*WORK INSTRUCTION:*
Work through the entries that follow and state how many lines contain the word "busy". Only the number is wanted.
┄┄┄┄┄┄┄┄┄┄
`src/rtl/display_frame_sequencer.sv`:
```
// Display SPI pin owner: shifts host command bytes and the per-frame window
// preamble itself, then hands the pins to the pixel serializer for the frame body.
module display_frame_sequencer #(
  parameter int unsigned WIDTH    = 128,
  parameter int unsigned HEIGHT   = 128,
  parameter int unsigned X_OFFSET = 0,
  parameter int unsigned Y_OFFSET = 0,
  parameter int unsigned CLK_DIV  = 1
) (
  input  logic       clk,
  input  logic       reset,
  input  logic       cmd_valid,
  output logic       cmd_ready,
  input  logic [8:0] cmd_data,
  input  logic       frame_req,
  output logic       busy,
  output logic       frame_done,
  output logic       pix_start,
  input  logic       pix_mosi,
  input  logic       pix_sck,
  input  logic       pix_done,
  output logic       spi_mosi,
  output logic       spi_sck,
  output logic       spi_dc,
  output logic       spi_cs_n
);

  localparam int unsigned DIV_W = (CLK_DIV > 1) ? $clog2(CLK_DIV) : 1;
  localparam logic [DIV_W-1:0] DIV_LAST = DIV_W'(CLK_DIV - 1);

  localparam logic [15:0] XS = 16'(X_OFFSET);
  localparam logic [15:0] XE = 16'(X_OFFSET + WIDTH - 1);
  localparam logic [15:0] YS = 16'(Y_OFFSET);
  localparam logic [15:0] YE = 16'(Y_OFFSET + HEIGHT - 1);

  typedef enum logic [2:0] {
    IDLE,
    CMD_SHIFT,
    WIN_SHIFT,
    PIX_START,
    PIX_RUN,
    CS_GAP
  } state_t;

  state_t state, stateNext;

  logic             framePending;
  logic [8:0]       cmdLatch;
  logic [3:0]       winIdx;
  logic [3:0]       halfIdx;
  logic [DIV_W-1:0] divCnt;
  logic             gapCnt;

  logic             halfEnd;
  logic             byteEnd;
  logic             winLast;
  logic             enterWin;
  logic [7:0]       winByte;
  logic             winDc;
  logic [7:0]       txByte;
  logic             txDc;

  // A byte is 16 sck half-periods; odd halves drive sck high.
  assign halfEnd  = (divCnt == DIV_LAST);
  assign byteEnd  = halfEnd && (halfIdx == 4'd15);
  assign winLast  = (winIdx == 4'd10);
  assign enterWin = (state == IDLE) && (stateNext == WIN_SHIFT);

  assign txByte = (state == CMD_SHIFT) ? cmdLatch[7:0] : winByte;
  assign txDc   = (state == CMD_SHIFT) ? cmdLatch[8]   : winDc;

  assign cmd_ready = (state == IDLE) && !reset;
  assign busy      = (state != IDLE) || framePending;

  // Window preamble table: CASET, RASET, RAMWR with their coordinate bytes.
  always_comb begin
    winByte = 8'h00;
    winDc   = 1'b1;
    case (winIdx)
      4'd0:    begin winByte = 8'h2A; winDc = 1'b0; end
      4'd1:    winByte = XS[15:8];
      4'd2:    winByte = XS[7:0];
      4'd3:    winByte = XE[15:8];
      4'd4:    winByte = XE[7:0];
      4'd5:    begin winByte = 8'h2B; winDc = 1'b0; end
      4'd6:    winByte = YS[15:8];
      4'd7:    winByte = YS[7:0];
      4'd8:    winByte = YE[15:8];
      4'd9:    winByte = YE[7:0];
      4'd10:   begin winByte = 8'h2C; winDc = 1'b0; end
      default: winByte = 8'h00;
    endcase
  end

  // State register.
  always_ff @(posedge clk) begin
    if (reset) state <= IDLE;
    else       state <= stateNext;
  end

  // Next-state logic and pin drive; the serializer owns the pins only in PIX_RUN.
  always_comb begin
    stateNext  = state;
    spi_mosi   = 1'b0;
    spi_sck    = 1'b0;
    spi_dc     = 1'b0;
    spi_cs_n   = 1'b1;
    pix_start  = 1'b0;
    frame_done = 1'b0;
    unique case (state)
      IDLE: begin
        if (cmd_valid)                      stateNext = CMD_SHIFT;
        else if (framePending || frame_req) stateNext = WIN_SHIFT;
      end
      CMD_SHIFT, WIN_SHIFT: begin
        spi_cs_n = 1'b0;
        spi_dc   = txDc;
        spi_mosi = txByte[3'd7 - halfIdx[3:1]];
        spi_sck  = halfIdx[0];
        if (byteEnd) begin
          if (state == CMD_SHIFT) stateNext = CS_GAP;
          else if (winLast)       stateNext = PIX_START;
        end
      end
      PIX_START: begin
        spi_cs_n  = 1'b0;
        spi_dc    = 1'b1;
        pix_start = 1'b1;
        stateNext = PIX_RUN;
      end
      PIX_RUN: begin
        spi_cs_n = 1'b0;
        spi_dc   = 1'b1;
        spi_mosi = pix_mosi;
        spi_sck  = pix_sck;
        if (pix_done) begin
          frame_done = 1'b1;
          stateNext  = CS_GAP;
        end
      end
      CS_GAP: begin
        if (gapCnt) stateNext = IDLE;
      end
      default: stateNext = IDLE;
    endcase
  end

  // Bit timing and window byte counters; held at zero outside the shifter states.
  always_ff @(posedge clk) begin
    if (reset) begin
      divCnt  <= '0;
      halfIdx <= '0;
      winIdx  <= '0;
      gapCnt  <= 1'b0;
    end else begin
      if (state == CMD_SHIFT || state == WIN_SHIFT) begin
        divCnt <= halfEnd ? '0 : divCnt + 1'b1;
        if (halfEnd) halfIdx <= halfIdx + 1'b1;
        if (byteEnd && state == WIN_SHIFT) winIdx <= winIdx + 1'b1;
      end else begin
        divCnt  <= '0;
        halfIdx <= '0;
        winIdx  <= '0;
      end
      gapCnt <= (state == CS_GAP) ? ~gapCnt : 1'b0;
    end
  end

  // Host byte capture on accept.
  always_ff @(posedge clk) begin
    if (reset)                        cmdLatch <= '0;
    else if (state == IDLE && cmd_valid) cmdLatch <= cmd_data;
  end

  // One-deep frame request; a request consumed directly from IDLE never sets it.
  always_ff @(posedge clk) begin
    if (reset)          framePending <= 1'b0;
    else if (enterWin)  framePending <= 1'b0;
    else if (frame_req) framePending <= 1'b1;
  end

endmodule

```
┄┄┄┄┄┄┄┄┄┄
*TASK SOLUTION:*
2